Le rayon vert est assez à part dans la filmographie d’Eric Rohmer. D’une part c’est l’un de ses films les  plus sombres puisque Delphine, l’héroïne, est clairement une dépressive. D’autre part, on n’y retrouve pas son habituelle rigueur dans la construction dramatique. On n’y retrouve ni les personnages aux rôles bien définis ni les rapports subtils s’établissant entre eux au fur et à mesure d’une intrigue bien charpentée. Non, l’histoire du Rayon vert est celle d’une errance aux quatre coins de la France.

Il n’y a pour ainsi dire pas de récit. Ce parti-pris radical peut désarçonner le spectateur. C’est que l’oeuvre repose entièrement sur la mise en scène. Puisqu’il n’y a pas de fil conducteur narratif, l’intérêt du spectateur naîtra grâce à la vérité que le cinéaste et Marie Rivière, l’actrice principale, arriveront à insuffler aux diverses séquences; des saynètes qui fonctionnent presque indépendamment les unes des autres. Elles sont de deux ordres. Il y a d’abord celles où Delphine est dans un environnement social: copines, famille, vacanciers. Souvent, ces scènes n’ont pas pour sujet principal Delphine mais un autre personnage sans fonction dramatique. Par exemple, on va écouter un retraité francilien dans son jardin raconter ses premières vacances. Dans ces moments, le cinéaste est particulièrement attentif aux petits détails concrèts; par exemple, une bretelle qui tombe et dénude une épaule de femme. Merveilleux hasard préparé! L’impression de vie qui se dégage alors est unique. Les autres séquences sont celles où les tourments de Delphine sont intégrées à la Nature. On la voit notamment pleurer toute seule dans une campagne battue par le vent. Cette séquence magnifique est peut-être la plus « murnalcienne » de toute l’oeuvre de Rohmer.

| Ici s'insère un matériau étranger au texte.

--- design/flow/design.v ---
module mux_ALUSrc (
    input ALUSrc,  
    input [31:0] busB,extOut,
    output reg [31:0] out
);
    always @(*) begin
        if (ALUSrc) begin  
            out <= extOut;
        end else begin  
            out <= busB;
        end
    end
endmodule
--- design/flow/config.mk ---
export PLATFORM = sky130hd
export DESIGN_NAME = mux_ALUSrc
export DESIGN_NICKNAME = mux_ALUSrc
export VERILOG_FILES = /design/flow/design.v
export SDC_FILE = /design/flow/constraint.sdc
export NUM_CORES = 4
export LEC_CHECK = 1
export CORE_AREA = 10 10 70 70
export DIE_AREA = 0 0 80 80
--- design/flow/constraint.sdc ---
current_design mux_ALUSrc

set clk_period 1.0
set clk_io_pct 0.2

create_clock -name clk0 -period $clk_period

set non_clock_inputs [all_inputs -no_clocks]
set_input_delay [expr $clk_period * $clk_io_pct] -clock clk0 $non_clock_inputs
set_output_delay [expr $clk_period * $clk_io_pct] -clock clk0 [all_outputs]
--- design/flow/run.sh ---
#!/bin/bash
# OpenROAD 26Q1-2900-gdf79404cd8, Yosys 0.63+post, stock flow scripts
make -C /OpenROAD-flow-scripts/flow DESIGN_CONFIG=/design/flow/config.mk WORK_HOME=/design/flow/orfs finish
==> out/results.tsv <==
metric	value	unit
grt_pass1_wl	4098	um
setup_viol	32	
placed_cell_area	1536	um^2
post-route-util	44.32	%
n_clock_buffer	0	
yosysChipArea	544.3	um^2
grt_use_total	7.897	%
chipArea	6400	um^2
post_drt_wl_per_cell	15.75	um
maxCapViolations	0	
antenna_cells	0	
antenna_found_initial	0	
setup_tns	-2.352	ns
topCellsByArea	mux2_4, buf_12, mux2_2, buf_6	
drc_errors	0	
first_global_vias	760	
rsz0062_at_grt	yes	
routed_wl	2851	um
critPathArrivalTime	0.89	ns
max_freq	0.9171	GHz
worst_slack	-0.09036	ns
routed_via_density	3.895	
gp_congestion	0.7779	
synth_cell_types	4	
dieWidth	80	um
cp-end-kind	output pin	
power_density	384.1	nW/um^2
netlist_area	544.3	um^2
drive_gt1_share	52.59	%
slew_headroom	93.55	%
ir_worst_vdd	0.0001667	V
fin_crit	1.090	ns
area_delta_synth_final	178.2	%
dpl.hpwl	2394	um
grt_overflow	0	
port_buffers	97	
warning_count	34	
ff_latch_area	0	um^2
crit_fanout	6	
hold_viol_final	0	
top_area_cell	mux2_4	
leakage	0.8335	nW
syn_inst	36	
final_cell_mix	dlygate4sd2_1, mux2_4, buf_2	
required	0.80	ns
cp-start-kind	input pin	
grt_max_degree	10	
crit_type	input pin to output pin	
placementRows	21	
hold_buffers	0	
syn_avg_cell_area	15.12	um^2
hp-class	input pin to output pin	
holdWs	0.7953	ns
final_area	1514	um^2
ys_warn_count	1	
postSynthSeqShare	0	%
boundaryPins	97	
lay_top_count	dlygate4sd2_1	
coreArea	3416	um^2
synth.top_cell.area_share	82.76	%
ant_nets	0	
period_used_share	109.0	%
die_height	80	um
outcome	finished with violations	
drt-pass1-iter-count	2	
tightest_slew	0.09674	ns
via_count	705	
violations	setup timing	
finalMaxSlewViolations	0	
ys_cells	36	
drt_iter0_markers	2	
ff_count	0	
floorplan.core_util	15.93	%
## Yosys cell counts
cell type / instances
mux2_4: 30
mux2_2: 2
buf_6: 1
buf_12: 3
## cell families (layout without fill, tap and decap cells)
kind of cell           count (synthesis)  count (layout)  share of synthesized area (%)
buffers and inverters                  4             103                          13.10
multiplexers                          32              32                          86.90
## final timing paths
| kind | startpoint | to | slack, ns | cells past startpoint |
|---|---|---|---|---|
| setup / recovery | ALUSrc | out[6] | -0.09 | 4 |
| hold / removal | busB[24] | out[24] | 0.80 | 3 |
## power by group
group	switching [mW]	total [mW]	internal, mW	leakage (nW)
clock	0	0	0	0
combinational	0.131	0.581	0.450	0.833
sequential	0	0	0	0
total	0.131	0.581	0.450	0.833
## layer usage
layer  part of all wire, %  track usage [%]  vias to the layer above
met5                     0                0                        -
met2                    48            14.04                       51
li1                      -                -                      339
met4                     0                0                        0
met1                    42            9.295                      315
met3                    10            2.955                        0
## stage by stage
| step | worst slack, ns | total power, mW | std cells |
|---|---|---|---|
| CTS | -0.09127 | 0.5848 | 180 |
| finish | -0.09036 | 0.5814 | 181 |
| global placement | -0.4927 | 0.6538 | 177 |
| floorplan | 0.06690 | 0.2063 | 36 |
| detailed placement | -0.4991 | 0.6573 | 177 |
| global route | -0.1084 | 0.6270 | 181 |
## critical path: stages
cell and delay, ns:
buf_12 0.13, clkbuf_16 0.16, mux2_4 0.29, buf_2 0.11
## timing repair
item / 4_1_cts / 5_1_grt
hold endpoints to repair: 0 / 0
setup endpoints to repair: 32 / 32
buffers inserted: 0 / 0
resized: 184 / 0
cloned: 3 / 1
## cell type report
class / instances / area (um^2)
fill: 367 / 1902
tap: 46 / 57.56
timing repair buffer: 103 / 975.9
multi-input combinational: 32 / 480.5
Power and IR drop assume default switching activity.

Toutes ces scènes sont autant de petites touches qui dessinent, en creux, un portrait impressionniste de Delphine. C’est bien là que réside la substance de l’oeuvre. Même si Le rayon vert fait partie de la série des « Comédies et Proverbes », même s’il y a une intention moraliste derrière, sa beauté essentielle est celle de son personnage principal. Ce sont les états d’âme de Delphine qui font le film. C’est pourquoi on peut dire qu’il repose sur les épaules de Marie Rivière qui a d’ailleurs écrit ses textes. Marie Rivière est merveilleuse donc le film est merveilleux. Elle incarne l’héroïne avec une sensibilité inouïe, une sensibilité rarissime chez le cinéaste profondément classique qu’est Rohmer.

Le rayon vert confronte l’enfermement romantique de la jeune fille à la réalité de la vie. Dans les tablées de vacanciers, lors des discussions avec ses amies, le metteur en scène, qui garde toujours une juste distance, n’a pas peur de faire passer son héroïne pour une idiote.  Parce que le bon sens, le confort bourgeois, le consumérisme sexuel brandi comme un idéal et l’obligation sociale de se montrer heureux montrent qu’elle a tort de se complaire dans sa mélancolie. Or finalement, Delphine a raison contre toutes ces conformismes plus ou moins infâmes. Comme dans Conte d’hiver quelques années plus tard, Rohmer récompense la foi absurde de son héroïne pure de coeur et d’esprit par une fin quasi-miraculeuse. Et c’est sublime. C’est évidemment plus beau que la vie.